Both case studies show that Navy human teams, even with a reasonable expectation of combat, can take several minutes to recognize the situation and act. Factoring in hypersonic weapons, watch teams must now process the threat even more rapidly, take defensive measures, and perhaps, succeed in knocking the one incoming missile from the sky, to say nothing of a salvo of missiles. Factor in any friction, such as whether the aircraft detected is hostile or not, as in the case of Vincennes, and the decision cycle will be even further lengthened, assuming action is ordered at all.

Searching for a Solution

The related fields of artificial intelligence, machine learning, and deep learning have unique applications for naval warfare in the hypersonic age. Deep-learning machines formed the core of the ATHENA ship self-defense system in Peter Singer and August Cole’s Ghost Fleet, responding to incoming attacks with a precision and speed unachievable by human operators, automatically identifying, tracking, and assigning the best weapon to counter the threat, and, if in automatic, launching weapons to defeat it. Moving away from fiction, machine-learning algorithms would help the Navy baseline its systems and spaces to aid in damage control, detect and track contacts (especially in highly uncertain areas like sonar), and much more. Artificial intelligence algorithms can be trained to pair with humans to complete tasks like mission planning and developed to provide greater information, not just data, across the decision cycle. In particular, deep learning shows a remarkable ability to distill patterns across many sets of data. In the case of Vincennes, an algorithm could have parsed airline flight schedules or historical air traffic patterns and dispassionately evaluated Iran Air 655 as a non-threat. Similar pattern analysis would have aided Stark in identifying the attack profile presented by the Iraqi Mirage.

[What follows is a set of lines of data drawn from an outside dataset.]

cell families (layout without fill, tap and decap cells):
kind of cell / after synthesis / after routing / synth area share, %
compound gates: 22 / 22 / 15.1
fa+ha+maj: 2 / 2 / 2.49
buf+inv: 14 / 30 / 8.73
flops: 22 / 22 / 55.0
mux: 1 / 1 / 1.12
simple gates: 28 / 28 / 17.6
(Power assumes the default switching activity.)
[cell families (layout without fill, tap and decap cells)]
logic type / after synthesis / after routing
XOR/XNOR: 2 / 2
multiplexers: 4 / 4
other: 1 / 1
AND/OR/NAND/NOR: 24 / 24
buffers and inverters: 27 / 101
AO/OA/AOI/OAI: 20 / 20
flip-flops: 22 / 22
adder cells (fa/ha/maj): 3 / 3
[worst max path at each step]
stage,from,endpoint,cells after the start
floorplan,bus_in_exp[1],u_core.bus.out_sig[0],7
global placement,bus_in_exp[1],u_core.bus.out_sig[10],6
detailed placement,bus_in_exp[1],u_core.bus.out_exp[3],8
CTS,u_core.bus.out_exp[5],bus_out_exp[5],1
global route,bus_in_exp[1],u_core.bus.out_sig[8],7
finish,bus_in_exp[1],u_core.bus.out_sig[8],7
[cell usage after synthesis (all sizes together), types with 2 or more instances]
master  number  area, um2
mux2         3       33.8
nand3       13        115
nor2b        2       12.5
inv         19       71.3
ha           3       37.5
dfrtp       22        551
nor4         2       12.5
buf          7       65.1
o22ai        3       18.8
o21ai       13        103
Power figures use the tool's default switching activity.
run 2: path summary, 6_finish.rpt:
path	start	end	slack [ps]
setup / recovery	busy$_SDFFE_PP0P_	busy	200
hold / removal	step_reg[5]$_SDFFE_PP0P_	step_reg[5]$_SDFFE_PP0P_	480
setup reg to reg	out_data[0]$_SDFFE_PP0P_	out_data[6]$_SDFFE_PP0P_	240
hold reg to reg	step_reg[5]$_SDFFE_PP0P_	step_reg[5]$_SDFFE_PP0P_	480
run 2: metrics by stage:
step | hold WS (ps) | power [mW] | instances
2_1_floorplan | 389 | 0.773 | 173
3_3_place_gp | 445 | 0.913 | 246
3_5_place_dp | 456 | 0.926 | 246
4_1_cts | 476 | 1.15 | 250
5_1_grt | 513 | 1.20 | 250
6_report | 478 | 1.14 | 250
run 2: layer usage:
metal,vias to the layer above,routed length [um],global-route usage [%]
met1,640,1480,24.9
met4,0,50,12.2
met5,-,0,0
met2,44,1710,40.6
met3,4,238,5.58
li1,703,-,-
==> config.mk <==
export PLATFORM = sky130hd
export DESIGN_NAME = add_operand_sequencer
export DESIGN_NICKNAME = d
export VERILOG_FILES = /design/src/rtl/add_operand_sequencer.sv
export SDC_FILE = /design/constraint.sdc
export NUM_CORES = 1
export LEC_CHECK = 0
export BUFFER_PORTS_ARGS = -buffer_cell sky130_fd_sc_hd__buf_2
export CAP_MARGIN = 20
export CORE_UTILIZATION = 30
export CTS_CLUSTER_DIAMETER = 100
export DETAILED_ROUTE_END_ITERATION = 16
export GPL_ROUTABILITY_DRIVEN = 0
export SLEW_MARGIN = 20
export SYNTH_ARGS = -nofsm -noshare
export SYNTH_HDL_FRONTEND = slang
export SYNTH_SLANG_ARGS = --single-unit
==> constraint.sdc <==
create_clock -name clk -period 2 [get_ports clk]
set_input_delay 0.6 -clock clk [delete_from_list [all_inputs] [get_ports clk]]
set_output_delay 0.6 -clock clk [all_outputs]
set_load 0.02 [all_outputs]
==> src/rtl/add_operand_sequencer.sv <==
// add_operand_sequencer
// Sequencer for the 8-bit ripple adder (adder8). It takes a 3-beat byte
// transaction (ctrl, A, B), drives the adder operands from registers, captures
// the sum with C/Z/N/V flags, and holds the result until it is consumed.
//
// Ports:
//   clk, rst            clock; synchronous active-high reset
//   in_data/in_valid    input byte stream (ctrl, A, B)
//   in_ready            beat accepted when in_valid && in_ready
//   add_a/add_b/add_cin registered operands driven to adder8
//   add_sum/add_cout    adder8 result
//   res_data/res_flags  captured sum and {C, Z, N, V}
//   res_valid/res_ready result handshake
//   timeout_err         one-cycle pulse when a stalled transaction is aborted
//
// State  | meaning
// -------+-----------------------------------------------------------
// IDLE   | waiting for a ctrl beat
// GET_A  | waiting for operand A (stall timer running)
// GET_B  | waiting for operand B (stall timer running)
// EXEC   | adder inputs stable; capture sum/flags at the end of the cycle
// HOLD   | result held on res_* until res_ready
module add_operand_sequencer #(
  parameter int unsigned IDLE_TIMEOUT = 16
) (
  input  logic       clk,
  input  logic       rst,
  input  logic [7:0] in_data,
  input  logic       in_valid,
  output logic       in_ready,
  output logic [7:0] add_a,
  output logic [7:0] add_b,
  output logic       add_cin,
  input  logic [7:0] add_sum,
  input  logic       add_cout,
  output logic [7:0] res_data,
  output logic [3:0] res_flags,
  output logic       res_valid,
  input  logic       res_ready,
  output logic       timeout_err
);

  localparam logic [2:0] ST_IDLE  = 3'd0;
  localparam logic [2:0] ST_GET_A = 3'd1;
  localparam logic [2:0] ST_GET_B = 3'd2;
  localparam logic [2:0] ST_EXEC  = 3'd3;
  localparam logic [2:0] ST_HOLD  = 3'd4;

  // The stall timer counts down the remaining in_valid-low cycles; an
  // abort fires on a low cycle seen with the count already at zero.
  localparam logic [7:0] CNT_LOAD = 8'(IDLE_TIMEOUT - 1);

  logic [2:0] state;
  logic [7:0] op_a;
  logic       sub_q;
  logic       chain_q;
  logic       c_store;
  logic [7:0] idle_cnt;
  logic       beat;
  logic       in_getop;
  logic       ovf;

  assign in_ready  = (state == ST_IDLE) || (state == ST_GET_A) || (state == ST_GET_B);
  assign res_valid = (state == ST_HOLD);
  assign beat      = in_valid && in_ready;
  assign in_getop  = (state == ST_GET_A) || (state == ST_GET_B);

  // Signed overflow is judged on the operands actually presented to the
  // adder, so SUB sees the inverted B.
  assign ovf = (add_a[7] == add_b[7]) && (add_sum[7] != add_a[7]);

  always_ff @(posedge clk) begin
    if (rst) begin
      state       <= ST_IDLE;
      op_a        <= 8'd0;
      sub_q       <= 1'b0;
      chain_q     <= 1'b0;
      add_a       <= 8'd0;
      add_b       <= 8'd0;
      add_cin     <= 1'b0;
      res_data    <= 8'd0;
      res_flags   <= 4'd0;
      c_store     <= 1'b0;
      timeout_err <= 1'b0;
      idle_cnt    <= 8'd0;
    end else begin
      timeout_err <= 1'b0;
      if (in_getop && !beat) begin
        if (idle_cnt == 8'd0) begin
          state       <= ST_IDLE;
          timeout_err <= 1'b1;
        end else begin
          idle_cnt <= idle_cnt - 8'd1;
        end
      end else begin
        case (state)
          ST_IDLE: begin
            if (beat) begin
              sub_q    <= in_data[0];
              chain_q  <= in_data[1];
              idle_cnt <= CNT_LOAD;
              state    <= ST_GET_A;
            end
          end
          ST_GET_A: begin
            op_a     <= in_data;
            idle_cnt <= CNT_LOAD;
            state    <= ST_GET_B;
          end
          ST_GET_B: begin
            add_a    <= op_a;
            add_b    <= sub_q ? ~in_data : in_data;
            add_cin  <= chain_q ? c_store : sub_q;
            idle_cnt <= 8'd0;
            state    <= ST_EXEC;
          end
          ST_EXEC: begin
            res_data  <= add_sum;
            res_flags <= {add_cout, (add_sum == 8'd0), add_sum[7], ovf};
            c_store   <= add_cout;
            state     <= ST_HOLD;
          end
          ST_HOLD: begin
            if (res_ready) state <= ST_IDLE;
          end
          default: state <= ST_IDLE;
        endcase
      end
    end
  end

endmodule
Word level (Yosys, flattened, before mapping) --
Cells that the tools add are included.
Storage, ports and cells: bits in registers 52, bits of input ports 21, word-level logic and storage cells 55
Operators by class: add/subtract/negate cells 1, equal/unequal tests 10, mux-type cells 12, bitwise gates (word level) 2, reductions and logical operators 18
Operators with widths (count):
- $mux 8 | 4
- $pmux 8 s3 | 1
- $logic_not 8->1 | 2
- $pmux 3 s5 | 1
- $mux 3 | 4
- $reduce_and 3->1 | 3
- $not 8->8 | 1
- $sub 8x1->8 const B | 1
- $eq 3x2->1 const B | 2
- $reduce_and 2->1 | 3
- $reduce_bool 4->1 | 1
- $eq 3x1->1 const B | 1
- $eq 3x3->1 const B | 1
- $logic_and 1x1->1 | 3
- $logic_not 3->1 | 1
- $logic_or 1x1->1 | 3
- $ne 3x1->1 const B | 1
- $ne 3x2->1 const B | 1
- $mux 1 | 2
- $ne 2x1->1 const B | 1
- $ne 2x2->1 const B | 1
- $reduce_or 2->1 | 1
- $eq 1x1->1 | 1
- $logic_not 1->1 | 1
- 2 further kinds | 2

Logic depth before layout (Yosys ltp) --
depth in word-level cells 8, depth in mapped cells 7, gate-level depth less buffers 6

Least setup slack after synthesis --
OpenSTA, ideal clock, no wires.
path type input -> register, start point input in_valid, end point register idle_cnt[1], setup time 0.132 ns, arrival time 1.702 ns, setup slack 0.166 ns, stages 6, cells stage by stage clkbuf_1 -> or4_1 -> o211ai_4 -> buf_6 -> a211o_1 -> a21oi_1
Between the ends: cells in the longest elaborated chain, start to end 5
Ends and longest elaborated chain:
- start, declared | RTL line 29 | input logic in_valid,
- $logic_and 1x1->1 * | RTL line 65 | assign beat = in_valid && in_ready;
- $logic_not 1->1 | RTL line 88 | if (in_getop && !beat) begin
- $logic_and 1x1->1 | RTL line 88
- $ne 3x2->1 (no source line) (tied with other cells)
- $reduce_and 3->1 (no source line)
- end signal, assigned | RTL line 93 | idle_cnt <= idle_cnt - 8'd1;
- end, declared | RTL line 58 | logic [7:0] idle_cnt;
Every way passes the cells marked *; elsewhere a longest branch is shown, timed or not. A chain may end at the register's enable or synchronous reset.

Worst setup path after layout --
start point register state[0], end point output res_valid
Between the ends: cells in the longest elaborated chain, start to end 1
Ends and longest elaborated chain:
- start, declared | RTL line 53 | logic [2:0] state;
- start signal, assigned | RTL line 74 | state <= ST_IDLE;
- start signal, assigned | RTL line 90 | state <= ST_IDLE;
- start signal, assigned | RTL line 102 | state <= ST_GET_A;
- $eq 3x3->1 | RTL line 64 | assign res_valid = (state == ST_HOLD);
- end, declared | RTL line 38 | output logic res_valid,
Every way passes these cells.

==> impl_results.md <==
- Static leakage: 1.03 nW
- Die span in x: 86.6 um
- Initial DRC Count: 61
- Core area: 6830 um2
- WP data arrival: 1.26 ns
- Fillers: 751
- Mapped Area: 2140 um2
- Fraction of layout cells with a size suffix above 1: 24.0%
- Slew Limit Fails: 0
- Syn Area/Cell: 8.65 um2
- Detail Route Antenna Nets: 0
- Hpwl dp: 3.34 mm
- Crit-path max FO: 12
- P per Cell Area: 777 nW/um2
- Post-Place Setup Slack: 0.0565 ns
- Ys Warns: 0
- Latest clock arrival within the worst-skew pair: 0.30 ns
- Routed length per instance: 12.0 um
- Slew @ Worst Pin: 0.583 ns
- Worst hold slack: 0.452 ns
- CTS Sinks: 50
- Number of global-route vias before repair: 1735
- Peak VDD IR: 435 uV
- Initial antenna violation count: 0
- Setup tns final: 0 ns
- CTS H-Tree Depth: 2
- GRT overflow: 0
- Die Ht: 86.6 um
- Syn_nets: 271
- Max_cap viols: 0
- Cell family with most CP delay: flip-flops
- Die area: 7490 um2
- Tmin final: 1.86 ns
- Row cnt: 30
- First-pass GRT wire length: 7.86 mm
- Largest net degree at the start of global routing: 28
- Clock tree buffer depth: 2
- Total power: 2.02 mW
- Area occupied by multi-input gates: 1030 um2
- Post-CTS Resized: 0
- Number of distinct library cells after synthesis: 39
- Setup repair bufs after CTS: 0
- Final wirelength: 4.72 mm
- Hold buffer count at CTS: 0
- Synth Register Bits: 50
- Hold_sp: res_data[4]
- # setup viols final: 0
- Drt first pass iters: 4
- Reg2reg path depth: 6
- Clock skew: 0.00422 ns
- Worst path cell trace: nor3b_1 > buf_2
- Slew margin rel.: 61.1%
- Crit share post-route: 93.1%
- Final worst slack: 0.137 ns
- Post-Layout Cell Count: 392
- Final core occ: 38.1%
- Critical R2R Capture: idle_cnt[5]
- Clock-pin slew on the worst setup and hold paths: 0.09 ns
- Cells after Synth: 248
- CTS buffer count: 5
- Worst min path class: flip-flop to flip-flop
- Area of placed instances: 2510 um2
- Outcome: finished, final reports clean
- Via count: 1830
- # DRC: 0
- Hold Fails Final Rpt: 0
- Ant. Diodes: 0
- I/O pin count: 53
- Setup CP Type: flip-flop to primary output
- Design Area, Final: 2600 um2
- RSZ-0062 raised after global routing: no
- Worst path slowest cell: dfxtp_1
- DR vias/cell: 4.67
- Area grow syn2layout: 21.4%
- Critical path startpoint category: flip-flop
- Cells after DPL: 384
- Initial Util: 31.4%
- TritonCTS clock tree: yes
- CTS Root Buffer Type: clkbuf_8
- Fmax: 537 MHz
- Worst Hold Endpoint: res_data[4]
- CP max stage delay: 0.44 ns
- Total GRT Usage: 13.2%
- CP endpoint kind: primary output
- Register area: 1000 um2
- Layout Nets: 318
- Hold Crit Depth: 2
- Reg2Reg Setup Slack: 0.19 ns
- I/O Buffers: 52
- Required time worst endpoint: 1.40 ns
- Register area share after synthesis: 46.7%
- Worst r2r src: idle_cnt[0]
- Buffers & Inverters on Critical Path: 1
-- layout by cell type, fill, tap and decap left out, types with 2 or more instances in the layout --
master	instances
nor2b_1	3
nand3b_1	2
clkbuf_8	6
nor4_1	4
buf_12	2
nor2_1	23
dfxtp_1	50
nor3_1	4
nand2_1	39
inv_1	4
o21ai_0	2
or3_1	7
and3b_1	3
xnor2_1	8
o21ai_1	4
nand3_1	2
ha_1	2
a211oi_1	10
nand2b_1	4
buf_2	52
a21oi_1	29
nor3b_1	3
buf_4	5
mux2i_1	11
o32ai_1	2
-- worst reg2reg max path, cell delays in order, from the launching register on --
cell	delay (ns)
dfxtp_1	0.35
inv_1	0.10
ha_1	0.15
or4b_4	0.48
o211ai_4	0.39
or3_1	0.18
a21oi_1	0.06
-- metal layers --
metal	GRT usage [%]	share of wire (%)
met5	0	0
met4	4.09	0.76
met3	4.10	5.6
met2	21.9	46
met1	16.3	48
-- worst max-delay path by stage --
stage	endpoint	start	slack [ns]	cells past startpoint
after CTS	res_valid	state[0]	0.14	2
after global routing	res_valid	state[0]	0.03	2
after floorplan	idle_cnt[1]	in_valid	0.17	6
final	res_valid	state[0]	0.14	2
after global placement	idle_cnt[4]	in_valid	0.1	5
after detailed placement	idle_cnt[5]	in_valid	0.06	5
-- cells in the mapped netlist --
master | count | area, um2
a21oi_1 | 29 | 145
and2b_1 | 1 | 7.51
buf_6 | 1 | 11.3
nand4bb_1 | 1 | 11.3
buf_1 | 1 | 3.75
buf_4 | 2 | 15.0
nand3b_1 | 2 | 15.0
nor2_1 | 23 | 86.3
nand3_1 | 2 | 10.0
nand2_1 | 39 | 146
a31oi_1 | 1 | 6.26
inv_1 | 4 | 15.0
or2_2 | 1 | 6.26
or3_1 | 7 | 43.8
dfxtp_1 | 50 | 1000
ha_1 | 2 | 25.0
or4_1 | 1 | 7.51
nor3b_1 | 3 | 22.5
nand2b_1 | 4 | 25.0
a211oi_1 | 10 | 75.1
nor3_1 | 4 | 20.0
clkbuf_1 | 9 | 33.8
o32ai_1 | 2 | 17.5
or4b_4 | 1 | 13.8
and3b_1 | 3 | 26.3
a22oi_1 | 1 | 7.51
mux2i_1 | 11 | 110
a21oi_2 | 1 | 8.76
xnor2_1 | 8 | 70.1
o21bai_1 | 1 | 7.51
o21ai_1 | 4 | 20.0
nor2b_1 | 3 | 18.8
a21o_1 | 1 | 7.51
buf_2 | 6 | 30.0
nor4_1 | 4 | 25.0
o21ai_0 | 2 | 10.0
xor2_1 | 1 | 8.76
a211o_1 | 1 | 8.76
o211ai_4 | 1 | 21.3
-- sequential cells by signal, summed over array words and instances, names as in the netlist --
| register | cells |
|---|---|
| add_a | 8 |
| add_b | 8 |
| idle_cnt | 8 |
| op_a | 8 |
| res_data | 7 |
| res_flags | 4 |
| state | 3 |
| add_cin | 1 |
| chain_q | 1 |
| sub_q | 1 |
| timeout_err | 1 |
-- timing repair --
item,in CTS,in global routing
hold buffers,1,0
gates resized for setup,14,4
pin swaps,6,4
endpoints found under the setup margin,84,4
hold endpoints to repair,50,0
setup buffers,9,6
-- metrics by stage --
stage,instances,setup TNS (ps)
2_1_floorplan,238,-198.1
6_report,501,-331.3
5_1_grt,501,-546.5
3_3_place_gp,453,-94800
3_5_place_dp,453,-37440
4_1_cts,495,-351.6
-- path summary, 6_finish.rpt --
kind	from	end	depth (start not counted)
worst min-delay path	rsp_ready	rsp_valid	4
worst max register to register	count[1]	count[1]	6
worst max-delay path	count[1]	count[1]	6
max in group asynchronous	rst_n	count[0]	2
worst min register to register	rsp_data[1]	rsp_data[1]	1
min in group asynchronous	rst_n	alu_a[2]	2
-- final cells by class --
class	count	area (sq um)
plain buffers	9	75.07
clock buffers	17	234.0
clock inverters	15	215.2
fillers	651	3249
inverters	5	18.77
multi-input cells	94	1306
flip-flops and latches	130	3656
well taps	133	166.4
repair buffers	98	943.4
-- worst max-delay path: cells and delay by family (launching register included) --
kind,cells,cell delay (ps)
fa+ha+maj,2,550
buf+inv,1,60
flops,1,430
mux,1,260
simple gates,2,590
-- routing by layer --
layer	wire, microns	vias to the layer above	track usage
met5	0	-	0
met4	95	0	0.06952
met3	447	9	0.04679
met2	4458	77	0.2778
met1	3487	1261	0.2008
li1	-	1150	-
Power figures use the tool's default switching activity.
$ cat config.mk
export PLATFORM = sky130hd
export DESIGN_NAME = stack
export DESIGN_NICKNAME = d
export VERILOG_FILES = /design/src/rtl/stack.sv
export SDC_FILE = /design/constraint.sdc
export NUM_CORES = 1
export LEC_CHECK = 0
export CAP_MARGIN = 20
export CORE_AREA = 2 2 164 198
export CTS_BUF_LIST = sky130_fd_sc_hd__clkbuf_8 sky130_fd_sc_hd__clkbuf_16
export DETAILED_ROUTE_END_ITERATION = 16
export DIE_AREA = 0 0 166 200
export GPL_ROUTABILITY_DRIVEN = 1
export PLACE_DENSITY = 0.68
export SKIP_LAST_GASP = 1
export SLEW_MARGIN = 20
export SYNTH_ARGS = -nofsm -noshare
export SYNTH_HDL_FRONTEND = slang
export SYNTH_SLANG_ARGS = --single-unit
$ cat constraint.sdc
create_clock -name clock -period 1.5 [get_ports clock]
set_input_delay 0.3 -clock clock [delete_from_list [all_inputs] [get_ports clock]]
set_output_delay 0.3 -clock clock [all_outputs]
set_load 0.01 [all_outputs]
$ cat src/rtl/stack.sv
// stack -- LIFO operand stack for the calculator datapath.
//
// Holds DEPTH entries of WIDTH bits; entry 0 is the top of stack. The two
// uppermost entries are exposed combinationally to the ALU. One command is
// applied per rising clock edge, with priority pop > push > write.
//
// Ports:
//   clock    in   1      system clock, all state changes on the rising edge
//   reset_n  in   1      asynchronous active-low reset, clears every entry
//   push     in   1      push: shift entries down, top is duplicated
//   pop      in   1      pop: shift entries up, bottom fills with zero
//   write    in   1      overwrite the top entry with value
//   value    in   WIDTH  data loaded into the top entry on write
//   top      out  WIDTH  entry 0
//   next     out  WIDTH  entry 1
module stack #(
  parameter int DEPTH = 8,
  parameter int WIDTH = 32
) (
  input  logic             clock,
  input  logic             reset_n,
  input  logic             push,
  input  logic             pop,
  input  logic             write,
  input  logic [WIDTH-1:0] value,
  output logic [WIDTH-1:0] top,
  output logic [WIDTH-1:0] next
);

  logic [WIDTH-1:0] e [DEPTH];

  // Only the highest-priority command executes. Empty slots are simply zero
  // words, so a pop on an empty stack just shifts zeros and a push past the
  // bottom silently discards the last entry.
  always_ff @(posedge clock or negedge reset_n) begin
    if (!reset_n) begin
      for (int i = 0; i < DEPTH; i++) begin
        e[i] <= '0;
      end
    end else if (pop) begin
      for (int i = 0; i < DEPTH - 1; i++) begin
        e[i] <= e[i+1];
      end
      e[DEPTH-1] <= '0;
    end else if (push) begin
      // e[0] is left alone so the top value is duplicated into e[1]
      for (int i = 1; i < DEPTH; i++) begin
        e[i] <= e[i-1];
      end
    end else if (write) begin
      e[0] <= value;
    end
  end

  assign top  = e[0];
  assign next = e[1];

endmodule
$ cat src/rtl/lsu_mem_master.sv
// Load/store initiator toward data_memory: request checks, read-modify-write for narrow
// stores, and a registered valid/ready response.
module lsu_mem_master
    import lsu_pkg::*;
#(
    parameter int unsigned     DEPTH     = 1024,
    parameter logic [XLEN-1:0] BASE_ADDR = 64'd0
) (
    input  logic            clk,
    input  logic            rst,
    input  logic            req_valid,
    output logic            req_ready,
    input  logic            req_store,
    input  logic [2:0]      req_funct3,
    input  logic [XLEN-1:0] req_addr,
    input  logic [XLEN-1:0] req_wdata,
    output logic            rsp_valid,
    input  logic            rsp_ready,
    output logic [XLEN-1:0] rsp_rdata,
    output logic            rsp_err,
    output logic [XLEN-1:0] address,
    output logic [XLEN-1:0] WriteData,
    output logic            MemRead,
    output logic            MemWrite,
    input  logic [XLEN-1:0] ReadData
);

    localparam int unsigned     IDX_W    = (DEPTH > 1) ? $clog2(DEPTH) : 1;
    localparam logic [XLEN-1:0] SPAN     = 64'(DEPTH) * 64'd8;
    localparam logic [XLEN-1:0] IDX_MASK = (64'd1 << IDX_W) - 64'd1;

    lsu_state_e      state_q, state_d;
    lsu_op_t         op_q, op_d;
    logic [XLEN-1:0] address_q, address_d;
    logic [XLEN-1:0] wdata_q, wdata_d;
    logic            mem_rd_q, mem_rd_d;
    logic            mem_wr_q, mem_wr_d;
    logic            rsp_valid_q, rsp_valid_d;
    logic [XLEN-1:0] rsp_rdata_q, rsp_rdata_d;
    logic            rsp_err_q, rsp_err_d;

    logic [XLEN:0]   rel_diff_c;
    logic [XLEN-1:0] rel_addr_c;
    logic            req_err_c;
    logic [XLEN-1:0] merged_c;
    logic [XLEN-1:0] load_c;

    // Extra bit of the subtraction is the borrow, i.e. addr below BASE_ADDR.
    assign rel_diff_c = {1'b0, req_addr} - {1'b0, BASE_ADDR};
    assign rel_addr_c = rel_diff_c[XLEN-1:0];
    assign req_err_c  = funct3_illegal(req_store, req_funct3)
                     || ((4'(req_addr[2:0]) & (size_bytes(req_funct3) - 4'd1)) != 4'd0)
                     || rel_diff_c[XLEN]
                     || (rel_addr_c >= SPAN);

    lsu_align u_align (
        .old_word_i   (ReadData),
        .offset_i     (op_q.offset),
        .funct3_i     (op_q.funct3),
        .wdata_i      (op_q.wdata),
        .store_word_o (merged_c),
        .load_data_o  (load_c)
    );

    always_ff @(posedge clk) begin
        if (rst) begin
            state_q     <= ST_IDLE;
            op_q        <= '0;
            address_q   <= '0;
            wdata_q     <= '0;
            mem_rd_q    <= 1'b0;
            mem_wr_q    <= 1'b0;
            rsp_valid_q <= 1'b0;
            rsp_rdata_q <= '0;
            rsp_err_q   <= 1'b0;
        end else begin
            state_q     <= state_d;
            op_q        <= op_d;
            address_q   <= address_d;
            wdata_q     <= wdata_d;
            mem_rd_q    <= mem_rd_d;
            mem_wr_q    <= mem_wr_d;
            rsp_valid_q <= rsp_valid_d;
            rsp_rdata_q <= rsp_rdata_d;
            rsp_err_q   <= rsp_err_d;
        end
    end

    // Strobes default low so each MemRead/MemWrite lasts exactly one cycle.
    always_comb begin
        state_d     = state_q;
        op_d        = op_q;
        address_d   = address_q;
        wdata_d     = wdata_q;
        mem_rd_d    = 1'b0;
        mem_wr_d    = 1'b0;
        rsp_valid_d = rsp_valid_q;
        rsp_rdata_d = rsp_rdata_q;
        rsp_err_d   = rsp_err_q;
        case (state_q)
            ST_IDLE: begin
                if (req_valid) begin
                    op_d = '{store: req_store, funct3: req_funct3,
                             offset: req_addr[2:0], wdata: req_wdata};
                    if (req_err_c) begin
                        rsp_valid_d = 1'b1;
                        rsp_err_d   = 1'b1;
                        rsp_rdata_d = '0;
                        state_d     = ST_RESP;
                    end else begin
                        address_d = (rel_addr_c >> 3) & IDX_MASK;
                        if (req_store && (req_funct3 == F3_D)) begin
                            wdata_d  = req_wdata;
                            mem_wr_d = 1'b1;
                            state_d  = ST_WR;
                        end else begin
                            mem_rd_d = 1'b1;
                            state_d  = ST_RD;
                        end
                    end
                end
            end
            ST_RD: begin
                if (op_q.store) begin
                    wdata_d  = merged_c;
                    mem_wr_d = 1'b1;
                    state_d  = ST_WR;
                end else begin
                    rsp_valid_d = 1'b1;
                    rsp_err_d   = 1'b0;
                    rsp_rdata_d = load_c;
                    state_d     = ST_RESP;
                end
            end
            ST_WR: begin
                rsp_valid_d = 1'b1;
                rsp_err_d   = 1'b0;
                rsp_rdata_d = '0;
                state_d     = ST_RESP;
            end
            ST_RESP: begin
                if (rsp_ready) begin
                    rsp_valid_d = 1'b0;
                    rsp_err_d   = 1'b0;
                    rsp_rdata_d = '0;
                    state_d     = ST_IDLE;
                end
            end
            default: state_d = ST_IDLE;
        endcase
    end

    assign req_ready = (state_q == ST_IDLE) && !rst;
    assign rsp_valid = rsp_valid_q;
    assign rsp_rdata = rsp_rdata_q;
    assign rsp_err   = rsp_err_q;
    assign address   = address_q;
    assign WriteData = wdata_q;
    assign MemRead   = mem_rd_q;
    assign MemWrite  = mem_wr_q;

endmodule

The Navy has begun to invest in artificial intelligence, but the efforts have been lackluster. Writing in War on the Rocks recently, Connor McLemore and Hans Lauzen provided great advice for the Navy as it looks to invest heavily in artificial intelligence. Many other authors have already proposed applications of artificial intelligence in other maritime areas, but the service’s urgency to deploy algorithms has lagged significantly behind. The institution’s overall advance into artificial intelligence is everything you would expect from a major, cross-cutting new development effort in a military branch — unfocused and lacking vision. Any proposed “strategy” looks more like a shopping list than a coherent strategy linking a diagnosis of the problem with a guiding policy and set of coordinated actions to achieve it. Navy leaders have come out openly to discuss the pursuit of artificial intelligence, but those statements do not indicate that the Navy will fundamentally change the way that it develops and acquires software or delivers capability to sailors. Given the proposed timelines for fielding modernization packages to ships and aircraft, and of developing and maturing net technologies, the Navy’s pursuit of artificial intelligence will likely be insufficient to counter the threat. America’s adversaries are publicly disclosing the successes of their hypersonic weapons. Their new capabilities seem to be deploying with greater speed and agility than the Navy is capable of doing right now. Artificial intelligence algorithms are what we train them to be based on the data sets we have. Regardless of the Department of Defense’s recently released artificial intelligence strategy, the lack of a coherent strategy and vision for what the Navy’s research and development or acquisition enterprises should be developing will only hamper efforts to deploy credible capabilities in the eyes of the warfighters.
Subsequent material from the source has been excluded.